▶ _Work instruction_:
Reproduce the records below exactly, but only between the lines holding "worst max register" and "repair buffers | 44 | 298", inclusive.

----------

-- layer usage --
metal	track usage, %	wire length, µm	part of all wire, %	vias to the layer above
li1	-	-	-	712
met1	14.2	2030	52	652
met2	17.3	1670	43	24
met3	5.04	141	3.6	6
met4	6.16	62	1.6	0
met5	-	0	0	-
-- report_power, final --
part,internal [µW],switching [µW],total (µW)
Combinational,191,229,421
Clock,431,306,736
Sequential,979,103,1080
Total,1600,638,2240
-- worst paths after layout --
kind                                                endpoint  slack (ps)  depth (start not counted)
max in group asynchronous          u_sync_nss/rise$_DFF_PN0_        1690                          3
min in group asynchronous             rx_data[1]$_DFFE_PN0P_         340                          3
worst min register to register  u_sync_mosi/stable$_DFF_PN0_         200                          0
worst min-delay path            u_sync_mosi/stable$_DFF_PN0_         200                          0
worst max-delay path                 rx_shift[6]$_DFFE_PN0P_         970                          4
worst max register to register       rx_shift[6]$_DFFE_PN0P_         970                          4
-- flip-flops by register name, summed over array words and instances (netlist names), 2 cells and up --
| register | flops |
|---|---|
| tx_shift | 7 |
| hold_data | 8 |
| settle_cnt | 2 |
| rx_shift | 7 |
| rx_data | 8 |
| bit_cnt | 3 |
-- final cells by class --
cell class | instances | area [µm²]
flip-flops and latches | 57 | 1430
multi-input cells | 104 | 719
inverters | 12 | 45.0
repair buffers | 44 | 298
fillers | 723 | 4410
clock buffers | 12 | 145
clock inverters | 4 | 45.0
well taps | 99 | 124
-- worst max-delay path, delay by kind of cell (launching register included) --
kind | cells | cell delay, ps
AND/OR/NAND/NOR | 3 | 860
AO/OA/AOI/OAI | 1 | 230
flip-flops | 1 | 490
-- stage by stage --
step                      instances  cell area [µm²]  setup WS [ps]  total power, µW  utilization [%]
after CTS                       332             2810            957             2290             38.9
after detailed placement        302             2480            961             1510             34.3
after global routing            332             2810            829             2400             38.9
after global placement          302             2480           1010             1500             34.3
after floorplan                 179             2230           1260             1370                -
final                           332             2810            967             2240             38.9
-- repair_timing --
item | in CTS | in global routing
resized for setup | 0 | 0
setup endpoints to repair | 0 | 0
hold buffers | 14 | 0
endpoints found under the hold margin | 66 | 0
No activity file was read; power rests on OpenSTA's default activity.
--- src/rtl/panel_scanner.sv ---
// Front-panel matrix scanner: multiplexes an LED image over LED rows, scans and debounces a switch matrix.
// Optional PANEL_DIM_EN adds a 4-bit brightness input that shortens the lit part of each LED dwell.
module panel_scanner #(
    parameter int COLS     = 12,
    parameter int LED_ROWS = 8,
    parameter int SW_ROWS  = 3,
    parameter int DWELL    = 1000,
    parameter int BLANK    = 8,
    parameter int SETTLE   = 16,
    parameter int DEBOUNCE = 4
) (
    input  logic                      clk,
    input  logic                      rst,
`ifdef PANEL_DIM_EN
    input  logic [3:0]                brightness,
`endif
    input  logic [LED_ROWS*COLS-1:0]  led_data,
    output logic [LED_ROWS-1:0]       led_row,
    output logic [SW_ROWS-1:0]        sw_row,
    output logic [COLS-1:0]           col_out,
    output logic                      col_oe,
    input  logic [COLS-1:0]           col_in,
    output logic [SW_ROWS*COLS-1:0]   sw_state,
    output logic                      sw_valid,
    output logic                      frame_done
);

    localparam int TMAX = (DWELL > BLANK) ? ((DWELL > SETTLE) ? DWELL : SETTLE)
                                          : ((BLANK > SETTLE) ? BLANK : SETTLE);
    localparam int TW   = (TMAX > 1) ? $clog2(TMAX) : 1;
    localparam int RMAX = (LED_ROWS > SW_ROWS) ? LED_ROWS : SW_ROWS;
    localparam int RW   = (RMAX > 1) ? $clog2(RMAX) : 1;
    localparam int CW   = $clog2(DEBOUNCE + 1);
    localparam int IMG  = SW_ROWS * COLS;

    typedef enum logic [1:0] {
        ST_BLANK,
        ST_LED,
        ST_SW_SETTLE,
        ST_SW_SAMPLE
    } state_t;

    state_t          state, state_n;
    logic [TW-1:0]   timer, timer_n;
    logic [RW-1:0]   row, row_n;
    logic [COLS-1:0] col_latch;
    logic [COLS-1:0] sync1, sync2;
    logic [IMG-1:0]  raw, raw_n, prev_raw;
    logic [CW-1:0]   stable_cnt, cnt_n;
    logic            latch_en, sample_en, frame_end;
    logic            lit;

`ifdef PANEL_DIM_EN
    logic [31:0] dim_limit;
    assign dim_limit = (32'(brightness) * 32'(DWELL)) / 32'd16;
    assign lit       = 32'(timer) < dim_limit;
`else
    assign lit = 1'b1;
`endif

    always_comb begin
        state_n   = state;
        timer_n   = timer + TW'(1);
        row_n     = row;
        latch_en  = 1'b0;
        sample_en = 1'b0;
        frame_end = 1'b0;
        unique case (state)
            ST_BLANK: begin
                if (timer == TW'(BLANK - 1)) begin
                    state_n  = ST_LED;
                    timer_n  = '0;
                    latch_en = 1'b1;
                end
            end
            ST_LED: begin
                if (timer == TW'(DWELL - 1)) begin
                    timer_n = '0;
                    if (row == RW'(LED_ROWS - 1)) begin
                        state_n = ST_SW_SETTLE;
                        row_n   = '0;
                    end else begin
                        state_n = ST_BLANK;
                        row_n   = row + RW'(1);
                    end
                end
            end
            ST_SW_SETTLE: begin
                if (timer == TW'(SETTLE - 1)) begin
                    state_n = ST_SW_SAMPLE;
                    timer_n = '0;
                end
            end
            ST_SW_SAMPLE: begin
                sample_en = 1'b1;
                timer_n   = '0;
                if (row == RW'(SW_ROWS - 1)) begin
                    frame_end = 1'b1;
                    state_n   = ST_BLANK;
                    row_n     = '0;
                end else begin
                    state_n = ST_SW_SETTLE;
                    row_n   = row + RW'(1);
                end
            end
            default: state_n = ST_BLANK;
        endcase
    end

    // Row drive is decoded straight from the state so reset forces every line idle at once
    always_comb begin
        led_row = '0;
        sw_row  = '1;
        col_out = '1;
        col_oe  = 1'b0;
        if (state == ST_LED && lit) begin
            led_row = LED_ROWS'(1) << row;
            col_oe  = 1'b1;
            col_out = ~col_latch;
        end else if (state == ST_SW_SETTLE || state == ST_SW_SAMPLE) begin
            sw_row = ~(SW_ROWS'(1) << row);
        end
    end

    // The frame image includes the sample being taken this cycle, so debounce sees the whole frame
    always_comb begin
        raw_n = raw;
        raw_n[int'(row)*COLS +: COLS] = ~sync2;
        if (raw_n == prev_raw)
            cnt_n = (stable_cnt == CW'(DEBOUNCE)) ? stable_cnt : stable_cnt + CW'(1);
        else
            cnt_n = CW'(1);
    end

    always_ff @(posedge clk or negedge rst) begin
        if (!rst) begin
            state      <= ST_BLANK;
            timer      <= '0;
            row        <= '0;
            col_latch  <= '0;
            sync1      <= '1;
            sync2      <= '1;
            raw        <= '0;
            prev_raw   <= '0;
            stable_cnt <= '0;
            sw_state   <= '0;
            sw_valid   <= 1'b0;
            frame_done <= 1'b0;
        end else begin
            state      <= state_n;
            timer      <= timer_n;
            row        <= row_n;
            sync1      <= col_in;
            sync2      <= sync1;
            sw_valid   <= 1'b0;
            frame_done <= frame_end;
            if (latch_en)
                col_latch <= led_data[int'(row)*COLS +: COLS];
            if (sample_en)
                raw <= raw_n;
            if (frame_end) begin
                prev_raw   <= raw_n;
                stable_cnt <= cnt_n;
                if (cnt_n == CW'(DEBOUNCE) && raw_n != sw_state) begin
                    sw_state <= raw_n;
                    sw_valid <= 1'b1;
                end
            end
        end
    end

endmodule

--- config.mk ---
export PLATFORM = sky130hd
export DESIGN_NAME = panel_scanner
export DESIGN_NICKNAME = d
export VERILOG_FILES = /design/src/rtl/panel_scanner.sv
export SDC_FILE = /design/constraint.sdc
export NUM_CORES = 1
export LEC_CHECK = 0
export BUFFER_PORTS_ARGS = -buffer_cell sky130_fd_sc_hd__buf_2
export CAP_MARGIN = 10
export CORE_UTILIZATION = 55
export CTS_CLUSTER_SIZE = 10
export DETAILED_ROUTE_END_ITERATION = 10
export PLACE_DENSITY = 0.79
export SYNTH_ARGS = -nofsm -noshare
export SYNTH_HDL_FRONTEND = slang
export SYNTH_SLANG_ARGS = --single-unit
--- constraint.sdc ---
create_clock -name clk -period 7.5 [get_ports clk]
set_clock_uncertainty 0.15 [all_clocks]
set_input_delay 1.5 -clock clk [delete_from_list [all_inputs] [get_ports clk]]
set_output_delay 1.5 -clock clk [all_outputs]
set_load 0.01 [all_outputs]
# Yosys cells after proc, flatten, opt, wreduce, memory -nomap -nowiden

Index checks and enable logic that the tools add are counted.
Widths: inputs -> output; s select.

Output and inout port bits: 62
Word-level logic and storage cells: 76
Input port bits: 110
Register bits: 164

$mul: 1
Equality and inequality tests: 15
Reductions and logical operators: 7
Multiplexer cells: 29
Bitwise logic cells: 3
$add $sub $neg: 4
Shift-type cells: 5

Operators by type and width:

| kind                     | number |
|---|---|
| $shiftx 96x8->12         | 1 |
| $pmux 10 s4              | 1 |
| $bwmux 36                | 1 |
| $eq 36x36->1             | 1 |
| $ne 36x36->1             | 1 |
| $shift 12x33->36 const A | 1 |
| $shiftx 12x33->36        | 1 |
| $neg 32->33              | 1 |
| $mux 10                  | 3 |
| $not 12->12              | 2 |
| $mux 3                   | 7 |
| $mux 12                  | 1 |
| $add 10x1->10 const B    | 1 |
| $eq 10x10->1 const B     | 1 |
| $eq 10x3->1 const B      | 1 |
| $eq 10x4->1 const B      | 1 |
| $mux 2                   | 5 |
| $eq 3x3->1 const B       | 3 |
| $mux 1                   | 8 |
| $mux 8                   | 1 |
| $pmux 2 s4               | 1 |
| $shl 1x3->8 const A      | 1 |
| $add 3x1->3 const B      | 2 |
| $ne 2x2->1 const B       | 3 |
| other kinds (13)         | 15 |

# Depth between registers and ports, before layout

Depth after elaboration: 10
Gate-level depth with buffers: 21
Depth with buffers taken out: 15

# Least setup slack after synthesis

No wires, ideal clock.

Kind: register -> register
From: register row[1]
To: register sw_state[13]
Path buffers: 2
Required time: 7.222 ns
Setup slack: 2.130 ns
Period minus slack after synthesis: 5.370 ns
Cell stages (with the launch flop): 18
Data arrival time: 5.093 ns
Setup time: 0.128 ns
Path through: dfrtp_1 ha_1 fa_1 xor2_2 nor3_1 ha_1 clkbuf_1 nor2b_1 o21ai_0 nor4_4 mux2i_1 a221o_1 or4_4 nor4_4 nand4_2 nor4b_2 buf_4 mux2_1

Word-level cells in the longest chain between the ends: 9

RTL lines:

| item                                                  | RTL line | source |
|---|---|---|
| start, declared                                       | 45       | `logic [RW-1:0] row, row_n;` |
| start signal, assigned                                | 152      | `row <= row_n;` |
| $mul 3x2->5                                           | 128      | `raw_n[int'(row)*COLS +: COLS] = ~sync2;` |
| $neg 32->33                                           | 128      |  |
| $shiftx 12x33->36 or $shift 12x33->36 (tied branches) | 128      |  |
| $bwmux 36                                             | 128      |  |
| $eq 36x36->1                                          | 129      | `if (raw_n == prev_raw)` |
| $mux 3                                                | 129      |  |
| $eq 3x3->1                                            | 164      | `if (cnt_n == CW'(DEBOUNCE) && raw_n != sw_state) begin` |
| $logic_and 1x1->1                                     | 164      |  |
| $reduce_and 2->1 (no line)                            | --       |  |
| end signal, assigned                                  | 165      | `sw_state <= raw_n;` |
| end, declared                                         | 23       | `output logic [SW_ROWS*COLS-1:0] sw_state,` |

Several ways; a longest one is shown, not always the timed one.
A chain may end at the register's enable or synchronous reset.

# Worst setup path after layout

From: register row[0]
To: register sw_state[13]

The elaborated chain is that of the path after synthesis.

==> results_dict.tcl <==
set metrics [dict create \
    syn2layout_area_growth_pct 16.68 \
    synth_area_leader_cell "dfrtp_1" \
    routabilityCongestion 0.9242 \
    grt_max_degree 111 \
    tightest_slew_ns 1.175 \
    synth-edff-count 0 \
    critical_path_class "reg2reg" \
    std_cell_rows 48 \
    place_hpwl_um 19440 \
    rrSetupSlack_ns 0.82 \
    syn_avg_cell_area_um2 9.944 \
    yosysMostFrequentCell "dfrtp_1" \
    hold_end "sync2[11]$_DFF_PN1_" \
    setup_viol 0 \
    cpPeakStageDelay_ns 0.65 \
    syn_area_um2 9646 \
    nets 1244 \
    ctsHoldBuffers 0 \
    post_dp_cell_area_um2 10650 \
    holdCritStartpoint "sync1[11]$_DFF_PN1_" \
    hold_viol 0 \
    n_antenna_cell 0 \
    reg2reg_to "sw_state[13]$_DFFE_PN0P_" \
    synth_cell_types 76 \
    coreArea_um2 17240 \
    dr.pass1.iters 7 \
    path_max_fanout 63 \
    cts_tree "done" \
    switching_share_pct 25.95 \
    synth_top_cells_by_area "dfrtp_1, mux2i_1, dfstp_2, o21ai_0, mux4_2" \
    synth-seq-area-share_pct 42.86 \
    ctsLongestPathBuffers 2 \
    internal_power_mw 1.395 \
    ys_warn_count 0 \
    grt_use_total_pct 30.95 \
    initial_core_util_pct 55.96 \
    clock_latency_ns 0.44 \
    drt_iter0_markers 854 \
    hold_path.class "reg2reg" \
    numPortBuffers 171 \
    drive_gt1_share_pct 25.49 \
    worstSetupEndpointType "flop" \
    outcome "finished clean" \
    max-cap-violations 0 \
    r2r_cells 17 \
    via_per_inst 6.026 \
    cts_root_buffer "clkbuf_16" \
    slew_viol_final 0 \
    wl_um 26690 \
    ir_drop_mv 0.1528 \
    critical_path.cell_chain "buf_4 -> inv_1 -> ha_1 -> inv_2 -> ha_1 -> buf_4 -> nand2_1 -> or4_1 -> o22ai_1 -> mux2i_1 -> xnor2_1 -> nor4_1 -> nand4_1 -> nor4_1 -> nor4b_4 -> buf_4 -> mux2_1" \
    async_reset_ff_share_pct 100.0 \
    ant_nets 0 \
    grt_pass1_vias 7783 \
    pin_count 172 \
    p_sw_mw 0.4889 \
    powerDensity_nw_per_um2 167.4 \
    grt_pass1_wl_um 42910 \
    die_h_um 134.4 \
    synth.top_cells.by_count "dfrtp_1, nand2_1, o21ai_0" \
    fin_crit_ns 6.676 \
    worst_setup_path_start_kind "flop" \
    cts_buffers 17 \
    path_common_cell "buf_4" \
    num_vias 8165 \
    holdPathStages 0 \
    wl_per_cell_um 19.70 \
    synth_nets 1097 \
    fin_util_pct 65.29 \
    final_area_um2 11250 \
    antenna_found_initial 0 \
    clockPowerShare_pct 46.7 \
    required_ns 7.67 \
    slew_headroom_pct 21.47 \
    ys_ff_latch 164 \
    cp_top_family "simple AND/OR/NAND/NOR gates" \
    drc 0 \
    cp.arrival_ns 6.84 \
    cts.clk_slew.worst_paths_ns 0.07 \
    crit_slowest_cell "nor4_1" \
    synthCells 970 \
    dieWidth_um 134.4 \
    htree_levels 4 \
    post-route-period-util_pct 89.01 \
    grt_setup_unrepaired "false" \
    ys.flop_type "dfrtp_1" \
    clock_sinks 164 \
    path_buf_inv 5 \
    combPwrFrac_pct 5.0 \
    finalSetupTns_ns 0 \
    cts_resized 0 \
    netlist.area_leader.share_pct 36.32 \
    pwr-share-seq_pct 48.3 \
    cts_setup_buffers 0 \
    fmax_mhz 149.8 \
    reg2reg_from "row[0]$_DFFE_PN0P_" \
    p_leak_nw 4.984 \
    grt_overflow 0 \
    design.die.area_um2 18070 \
]
## state kept, by name, indices dropped and copies added (netlist names)
register    cells
sync1          12
state           2
timer          10
prev_raw       36
sw_state       36
sync2          12
col_latch      12
stable_cnt      3
frame_done      1
row             3
raw            36
sw_valid        1
## per-stage QoR
step,total power [mW],hold slack (ns),worst slack (ns),cells
5_1_grt,1.942,0.2100,0.4462,1355
6_report,1.884,0.2060,0.8239,1355
3_5_place_dp,1.020,0.1968,0.9987,1323
3_3_place_gp,1.018,0.1964,1.230,1323
2_1_floorplan,0.9565,0.1952,2.130,970
4_1_cts,1.893,0.2070,0.9274,1355
## power groups by stage
stage	Sequential, mW	Clock (mW)	Combinational (mW)
6_report	0.910	0.880	0.0939
5_1_grt	0.911	0.927	0.104
4_1_cts	0.910	0.889	0.0945
3_5_place_dp	0.926	0	0.0940
3_3_place_gp	0.926	0	0.0923
2_1_floorplan	0.921	0	0.0354
## logic make-up after synthesis
logic type | after synthesis | synth area share [%]
AOI/OAI and AO/OA | 218 | 14.06
DFF | 164 | 42.86
adders and majority gates | 17 | 2.283
muxes | 114 | 15.03
xor gates and xnor gates | 68 | 6.330
and+or+nand+nor | 272 | 14.41
buffers and inverters | 117 | 5.020
## layout by cell type (no fill, tap or decap), types with 5 or more instances in the layout
cell type	count
nand4_1	9
nand3_1	12
inv_1	59
buf_2	170
nor2_1	36
a21oi_1	22
xor2_1	18
o22ai_1	16
clkbuf_16	17
nor2b_1	7
and3_1	13
a2111oi_0	5
ha_1	16
nor4_1	10
clkinv_8	5
mux4_2	24
a2bb2oi_1	5
dfstp_2	24
xnor2_1	48
inv_8	5
o21ai_0	108
buf_4	12
or3_1	8
mux2_2	6
mux2i_1	83
o2111ai_1	6
dfrtp_1	139
nand2b_1	8
nor3b_1	5
nor3_1	11
nand2_1	120
a31oi_1	10
## layout make-up
cell class	instances	area [µm²]
inverter	62	232.7
tap	225	281.5
multi-input combinational	689	5050
timing repair buffer	183	952.2
clock inverter	15	177.7
fill	1378	5982
sequential	164	4135
clock buffer	17	425.4
## how the worst max path moves through the flow
stage                        from                       end  slack [ns]  cells past startpoint
2_1_floorplan  row[1]$_DFFE_PN0P_  sw_state[13]$_DFFE_PN0P_        2.13                     17
3_3_place_gp   row[0]$_DFFE_PN0P_  sw_state[13]$_DFFE_PN0P_        1.23                     17
3_5_place_dp   row[0]$_DFFE_PN0P_  sw_state[13]$_DFFE_PN0P_         1.0                     18
4_1_cts        row[0]$_DFFE_PN0P_  sw_state[13]$_DFFE_PN0P_        0.93                     18
5_1_grt        row[0]$_DFFE_PN0P_  sw_state[13]$_DFFE_PN0P_        0.45                     18
6_report       row[0]$_DFFE_PN0P_  sw_state[13]$_DFFE_PN0P_        0.82                     17
## per-layer routing
| layer | up-vias | global-route usage, % | part of all wire [%] |
|---|---|---|---|
| li1 | 3760 | - | - |
| met1 | 3997 | 43.11 | 44 |
| met2 | 341 | 47.99 | 47 |
| met3 | 67 | 5.593 | 6.6 |
| met4 | 0 | 12.48 | 3.2 |
| met5 | - | 0 | 0 |
## worst register-to-register path, stage by stage (launching register included)
cell	delay, ns
dfrtp_2	0.36
buf_4	0.63
inv_1	0.42
ha_1	0.34
inv_2	0.11
ha_1	0.16
buf_4	0.35
nand2_1	0.13
or4_1	0.48
o22ai_1	0.54
mux2i_1	0.53
xnor2_1	0.12
nor4_1	0.65
nand4_1	0.21
nor4_1	0.63
nor4b_4	0.10
buf_4	0.29
mux2_1	0.37
(Power assumes the default switching activity.)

----------

▶ _Output of the exercise_:
worst max register to register       rx_shift[6]$_DFFE_PN0P_         970                          4
-- flip-flops by register name, summed over array words and instances (netlist names), 2 cells and up --
| register | flops |
|---|---|
| tx_shift | 7 |
| hold_data | 8 |
| settle_cnt | 2 |
| rx_shift | 7 |
| rx_data | 8 |
| bit_cnt | 3 |
-- final cells by class --
cell class | instances | area [µm²]
flip-flops and latches | 57 | 1430
multi-input cells | 104 | 719
inverters | 12 | 45.0
repair buffers | 44 | 298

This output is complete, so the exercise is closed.